Jazz legend Max Roach's fans want a Brooklyn street renamed after him

Residents of a neighborhood in Brooklyn have started an online petition to convince city officials the honor jazz great Max Roach by renaming a street after him.

Roach is considered a pioneer of bebop and played with everyone from Duke Ellington to Miles Davis and Charlie Parker. He died in 2007 when he was 83.

The amount of support—thousands of signatures—came as a pleasant surprise to his daughter Dara Roach. Fans of a late drummer want to see him honored by his old neighborhood in Bedford-Stuyvesant.

"Bed-Stuy was central even when he wasn't here—it was central to his life," Dara said. "And, I think, emotionally where he drew his culture and his arts from."

The elder Roach grew up in Bed-Stuy, where he learned how to play.

"The churches around here used to have a big competition where the marching bands would show off their style," Dara said. "I like to say he got a lot of his unique technique."

Dara said she didn't know about the Change.org petition to name a street after her father in the neighborhood until she saw it on social media.

"It's something I feel really would honor my dad and his memory and his legacy so beautifully because he really had a connection to Bed-Stuy," she said. "And he had a connection to Brooklyn."

Roach was not only among the most important and influential artists of his generation, he was also dedicated to civil rights. Dara showed us a photo of Malcolm X in Harlem from the personal family photo album.

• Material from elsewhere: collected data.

<file path="config.mk">
export PLATFORM = sky130hd
export DESIGN_NAME = game_round_sequencer
export DESIGN_NICKNAME = d
export VERILOG_FILES = /design/src/rtl/game_round_sequencer_pkg.sv /design/src/rtl/game_round_sequencer_button_edge_sync.sv /design/src/rtl/game_round_sequencer.sv
export SDC_FILE = /design/constraint.sdc
export NUM_CORES = 1
export LEC_CHECK = 0
export BUFFER_PORTS_ARGS = -buffer_cell sky130_fd_sc_hd__buf_2
export CORE_ASPECT_RATIO = 0.5
export CORE_UTILIZATION = 39
export CTS_CLUSTER_SIZE = 8
export DETAILED_ROUTE_END_ITERATION = 8
export SYNTH_ARGS = -nofsm -noshare
export SYNTH_HDL_FRONTEND = slang
export SYNTH_HIERARCHICAL = 1
export SYNTH_SLANG_ARGS = --single-unit
</file>
<file path="constraint.sdc">
create_clock -name osc_clk -period 3.06 [get_ports osc_clk]
set_clock_uncertainty 0.15 [all_clocks]
set_input_delay 0.306 -clock osc_clk [delete_from_list [all_inputs] [get_ports osc_clk]]
set_output_delay 0.306 -clock osc_clk [all_outputs]
set_load 0.05 [all_outputs]
</file>
<file path="src/rtl/game_round_sequencer_pkg.sv">
`timescale 1ns/1ps
`default_nettype none
// ============================================================================
// Module  : game_round_sequencer_pkg
// Brief   : Shared types, constants and helpers for the LED memory game.
// Revision: 1.0 - initial release
// ============================================================================
package game_round_sequencer_pkg;

  // Controller states, 3-bit binary encoding
  typedef enum logic [2:0] {
    ST_IDLE     = 3'd0,
    ST_GEN      = 3'd1,
    ST_SHOW_ON  = 3'd2,
    ST_SHOW_OFF = 3'd3,
    ST_WAIT_IN  = 3'd4,
    ST_PAUSE    = 3'd5,
    ST_WIN      = 3'd6,
    ST_LOSE     = 3'd7
  } state_e;

  localparam logic [15:0] LFSR_SEED  = 16'hACE1;
  localparam logic [15:0] LFSR_MASK  = 16'hB400;
  localparam logic [3:0]  LED_ALL_ON = 4'b1111;
  localparam logic [3:0]  LED_LOSE   = 4'b1001;

  // Symbol 0..3 to the LED / button it names
  function automatic logic [3:0] onehot4(input logic [1:0] v);
    onehot4 = 4'b0001 << v;
  endfunction

  // Inverse of onehot4; only meaningful for a single set bit
  function automatic logic [1:0] onehot4_to_sym(input logic [3:0] v);
    case (v)
      4'b0010: onehot4_to_sym = 2'd1;
      4'b0100: onehot4_to_sym = 2'd2;
      4'b1000: onehot4_to_sym = 2'd3;
      default: onehot4_to_sym = 2'd0;
    endcase
  endfunction

  // One step of the right-shifting Galois LFSR
  function automatic logic [15:0] lfsr_next(input logic [15:0] s);
    lfsr_next = s[0] ? ({1'b0, s[15:1]} ^ LFSR_MASK) : {1'b0, s[15:1]};
  endfunction

endpackage : game_round_sequencer_pkg
`default_nettype wire

</file>
<file path="src/rtl/game_round_sequencer_button_edge_sync.sv">
`timescale 1ns/1ps
`default_nettype none
// ============================================================================
// Module  : button_edge_sync
// Brief   : Two-flop synchroniser per button bit followed by a rising-edge
//           detector. btn_rise is high for one cycle per synced 0->1 step.
// Revision: 1.0 - initial release
// ============================================================================
module button_edge_sync (
  input  logic       osc_clk,
  input  logic       reset_n,
  input  logic [3:0] btn_raw,
  output logic [3:0] btn_sync,
  output logic [3:0] btn_rise
);

  logic [3:0] meta_q, meta_d;
  logic [3:0] sync_q, sync_d;
  logic [3:0] prev_q, prev_d;

  // Shift chain: raw -> meta -> sync -> prev (prev is sync delayed by one)
  always_comb begin
    meta_d = btn_raw;
    sync_d = meta_q;
    prev_d = sync_q;
  end

  // Synchroniser and history flops
  always_ff @(posedge osc_clk or negedge reset_n) begin
    if (!reset_n) begin
      meta_q <= '0;
      sync_q <= '0;
      prev_q <= '0;
    end else begin
      meta_q <= meta_d;
      sync_q <= sync_d;
      prev_q <= prev_d;
    end
  end

  assign btn_sync = sync_q;
  assign btn_rise = sync_q & ~prev_q;

endmodule : button_edge_sync
`default_nettype wire

</file>
<file path="src/rtl/game_round_sequencer.sv">
`timescale 1ns/1ps
`default_nettype none
// ============================================================================
// Module  : game_round_sequencer
// Brief   : Memory-game controller. Draws a pattern from an LFSR, plays a
//           growing prefix of it on the LEDs, checks the player's presses and
//           finishes in WIN or LOSE.
// Revision: 1.0 - initial release
// ============================================================================
module game_round_sequencer
  import game_round_sequencer_pkg::*;
#(
  parameter int unsigned STEP_CYCLES    = 50_000_000,
  parameter int unsigned GAP_CYCLES     = 12_500_000,
  parameter int unsigned TIMEOUT_CYCLES = 250_000_000,
  parameter int unsigned PAT_LEN        = 4
) (
  input  logic       osc_clk,
  input  logic       reset_n,
  input  logic       start,
  input  logic [3:0] button,
  output logic [3:0] led,
  output logic       busy,
  output logic       win,
  output logic       lose,
  output logic [3:0] level
);

  // One counter serves every interval, so size it for the longest one
  localparam int unsigned MAX_SG  = (STEP_CYCLES > GAP_CYCLES) ? STEP_CYCLES : GAP_CYCLES;
  localparam int unsigned MAX_CYC = (MAX_SG > TIMEOUT_CYCLES) ? MAX_SG : TIMEOUT_CYCLES;
  localparam int unsigned TW      = $clog2(MAX_CYC) + 1;

  localparam logic [TW-1:0] STEP_LAST    = TW'(STEP_CYCLES - 1);
  localparam logic [TW-1:0] GAP_LAST     = TW'(GAP_CYCLES - 1);
  localparam logic [TW-1:0] TIMEOUT_LAST = TW'(TIMEOUT_CYCLES - 1);
  localparam logic [3:0]    LAST_LEVEL   = 4'(PAT_LEN);

  // Button front end
  logic [3:0] btn_sync;
  logic [3:0] btn_rise;

  button_edge_sync u_btn_sync (
    .osc_clk  (osc_clk),
    .reset_n  (reset_n),
    .btn_raw  (button),
    .btn_sync (btn_sync),
    .btn_rise (btn_rise)
  );

  // Registered state
  state_e        state_q, state_d;
  logic [15:0]   lfsr_q, lfsr_d;
  logic [1:0]    pat_q [8];
  logic [1:0]    pat_d [8];
  logic [2:0]    idx_q, idx_d;
  logic [3:0]    level_q, level_d;
  logic [TW-1:0] timer_q, timer_d;
  logic [3:0]    led_q, led_d;
  logic          busy_q, busy_d;
  logic          win_q, win_d;
  logic          lose_q, lose_d;

  // LFSR bit pairs, one candidate symbol per pattern slot
  logic [1:0] lfsr_pairs [8];

  for (genvar g = 0; g < 8; g++) begin : g_lfsr_pairs
    assign lfsr_pairs[g] = lfsr_q[2*g+1 : 2*g];
  end

  // Press classification: exactly one new edge and nothing else held
  logic       press_any;
  logic       press_single;
  logic       press_valid;
  logic [1:0] press_sym;
  logic       press_match;
  logic       step_is_last;
  logic       win_flip;

  always_comb begin
    press_any    = |btn_rise;
    press_single = press_any && ((btn_rise & (btn_rise - 4'd1)) == 4'd0);
    press_valid  = press_single && ((btn_sync & ~btn_rise) == 4'd0);
    press_sym    = onehot4_to_sym(btn_rise);
    press_match  = press_valid && (press_sym == pat_q[idx_q]);
    step_is_last = ({1'b0, idx_q} == (level_q - 4'd1));
  end

  // Next-state, datapath and registered-output computation
  always_comb begin
    state_d  = state_q;
    lfsr_d   = lfsr_next(lfsr_q);
    pat_d    = pat_q;
    idx_d    = idx_q;
    level_d  = level_q;
    timer_d  = timer_q + TW'(1);
    win_flip = 1'b0;

    case (state_q)
      ST_IDLE: begin
        timer_d = '0;
        if (start) state_d = ST_GEN;
      end
      ST_GEN: begin
        pat_d   = lfsr_pairs;
        level_d = 4'd1;
        idx_d   = 3'd0;
        state_d = ST_SHOW_ON;
      end
      ST_SHOW_ON: begin
        if (timer_q == STEP_LAST) state_d = ST_SHOW_OFF;
      end
      ST_SHOW_OFF: begin
        if (timer_q == GAP_LAST) begin
          if (step_is_last) begin
            idx_d   = 3'd0;
            state_d = ST_WAIT_IN;
          end else begin
            idx_d   = idx_q + 3'd1;
            state_d = ST_SHOW_ON;
          end
        end
      end
      ST_WAIT_IN: begin
        // A press takes priority over a timeout in the same cycle
        if (press_any) begin
          timer_d = '0;
          if (!press_match) begin
            state_d = ST_LOSE;
          end else if (!step_is_last) begin
            idx_d = idx_q + 3'd1;
          end else if (level_q == LAST_LEVEL) begin
            state_d = ST_WIN;
          end else begin
            level_d = level_q + 4'd1;
            idx_d   = 3'd0;
            state_d = ST_PAUSE;
          end
        end else if (timer_q == TIMEOUT_LAST) begin
          state_d = ST_LOSE;
        end
      end
      ST_PAUSE: begin
        if (timer_q == GAP_LAST) begin
          idx_d   = 3'd0;
          state_d = ST_SHOW_ON;
        end
      end
      ST_WIN: begin
        if (start) begin
          state_d = ST_GEN;
        end else if (timer_q == STEP_LAST) begin
          timer_d  = '0;
          win_flip = 1'b1;
        end
      end
      ST_LOSE: begin
        timer_d = '0;
        if (start) state_d = ST_GEN;
      end
      default: state_d = ST_IDLE;
    endcase

    // The shared timer restarts on every state change
    if (state_d != state_q) timer_d = '0;

    // Outputs are registered against the state being entered
    case (state_d)
      ST_SHOW_ON: led_d = onehot4(pat_d[idx_d]);
      ST_WAIT_IN: led_d = btn_sync;
      ST_WIN:     led_d = (state_q != ST_WIN) ? LED_ALL_ON : (win_flip ? ~led_q : led_q);
      ST_LOSE:    led_d = LED_LOSE;
      default:    led_d = 4'd0;
    endcase
    busy_d = !((state_d == ST_IDLE) || (state_d == ST_WIN) || (state_d == ST_LOSE));
    win_d  = (state_d == ST_WIN);
    lose_d = (state_d == ST_LOSE);
  end

  // All controller state and outputs
  always_ff @(posedge osc_clk or negedge reset_n) begin
    if (!reset_n) begin
      state_q <= ST_IDLE;
      lfsr_q  <= LFSR_SEED;
      pat_q   <= '{default: 2'b00};
      idx_q   <= '0;
      level_q <= '0;
      timer_q <= '0;
      led_q   <= '0;
      busy_q  <= 1'b0;
      win_q   <= 1'b0;
      lose_q  <= 1'b0;
    end else begin
      state_q <= state_d;
      lfsr_q  <= lfsr_d;
      pat_q   <= pat_d;
      idx_q   <= idx_d;
      level_q <= level_d;
      timer_q <= timer_d;
      led_q   <= led_d;
      busy_q  <= busy_d;
      win_q   <= win_d;
      lose_q  <= lose_d;
    end
  end

  assign led   = led_q;
  assign busy  = busy_q;
  assign win   = win_q;
  assign lose  = lose_q;
  assign level = level_q;

endmodule : game_round_sequencer
`default_nettype wire

</file>
==> flow_summary.yaml <==
global_routing:
  antenna_found_initial: 0
  grt_busiest_layer: "met2"
  grt_pass1_wl_microns: 15600
  grt_pass1_vias: 3124
  grtUsageMet3_pct: 4.58
  grt_overflow: 0
  grtUsageTotal_pct: 16.7
  grt_use_met2_pct: 25.8
  grt_start_max_net_pins: 58
  grtUsageMet1_pct: 22.9
worst_setup_path:
  cpMostUsedCell: "mux2i_1"
  cp_slowest_stage_delay_ps: 520
  worstPathCellList: "mux4_2 > mux2i_1 > xor2_1 > nand3_2 > o31a_4 > a22oi_4 > inv_2 > mux2i_1 > mux2i_1 > mux2i_2 > o32ai_1"
  critPathMaxFanout: 7
  cp-end-kind: "flop"
  crit_arrival_ps: 3180
  slowest_stage: "mux4_2"
  critPathRequiredTime_ps: 3130
  start_kind: "flop"
  criticalPathCategory: "flop to flop"
cts:
  clkTransAtPathRegs_ps: 70
  insertion_delay_ps: 340
  clockBufferDepth: 2
  h-tree-depth: 3
  numCtsBuffers: 9
  cts-root-buf: "clkbuf_16"
  cts_tree: "done"
  clkSinkCount: 90
pwr:
  power_leakage_nw: 2.39
  power.density_nw_per_um2: 453
  max-vdd-ir-drop_uv: 253
routing:
  num_vias: 3116
  remaining_drc_errors: 0
  ant_nets: 0
  vias_per_cell: 5.10
  wl_per_cell_microns: 14.8
  drtIter0Drc: 199
  wl_microns: 9050
  first_pass_iters: 6
placement:
  dp_hpwl_microns: 6560
  routabilityCongestion: 0.849
  io_buffers: 17
  post-place-ws_ps: -111
  dpl_cell_area_sq_um: 4920
synthesis:
  synth_ff_type: "dfrtp_1"
  ys_top_cells_by_area: "dfrtp_1 46%, nor2_1 5.0%, dfstp_2 4.7%"
  yosysUniqueCellTypes: 59
  synth_nets: 416
  yosysSeqAreaShare_pct: 50.8
  synth_top_cell_area_share_pct: 46.1
  postSynthAreaPerCell_sq_um: 11.0
  async_reset_ff_share_pct: 100
  synth_enable_flop_cells: 0
  yosys_register_bits: 90
  syn_area_sq_um: 4450
  yosysWarnings: 6
  synthCells: 405
  synth.largest_area_cell: "dfrtp_1"
die:
  die_x_microns: 153
  rows: 27
  pin_count: 18
  initial_core_util_pct: 40.3
  die_area_sq_um: 11900
  die_y_microns: 77.6
  core_sq_um: 11000
outcome:
  violations: "negative setup slack"
  status: "finished with violations"
timing:
  relSlewSlack_pct: 59.3
  max_freq_mhz: 321
  drv_slew: 0
  min_period_ps: 3110
  min_period_over_period_pct: 102
  setup_viol: 4
  setup_ws_ps: -54.8
  timing_hold_violations_final: 0
  tightest_slew_ps: 605
  grt_setup_unrepaired: "yes"
layout:
  drive_gt1_share_pct: 27.0
  antennaDiodeCount: 0
  multi_input_area_sq_um: 2080
  postLayoutCellArea_sq_um: 5330
  fill_cells: 995
  nNetsFinal: 472
  seqCellArea_sq_um: 2270
  area_growth_pct: 19.6
hold_path:
  holdCritPathClass: "flop to flop"
run:
  drv_cap: 0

"He used to talk about the democracy of being in a band, where everybody had a voice, especially a jazz band," Dara said. "So that's the way he envisioned the world, actually, and that's the way he wanted the world to be."

She said her father "would be thrilled" to have a street named after him.

"He'd be honored to be considered a son of Brooklyn—a son of Bed-Stuy specifically," Dara said.

No word yet from city leaders if it is a possibility.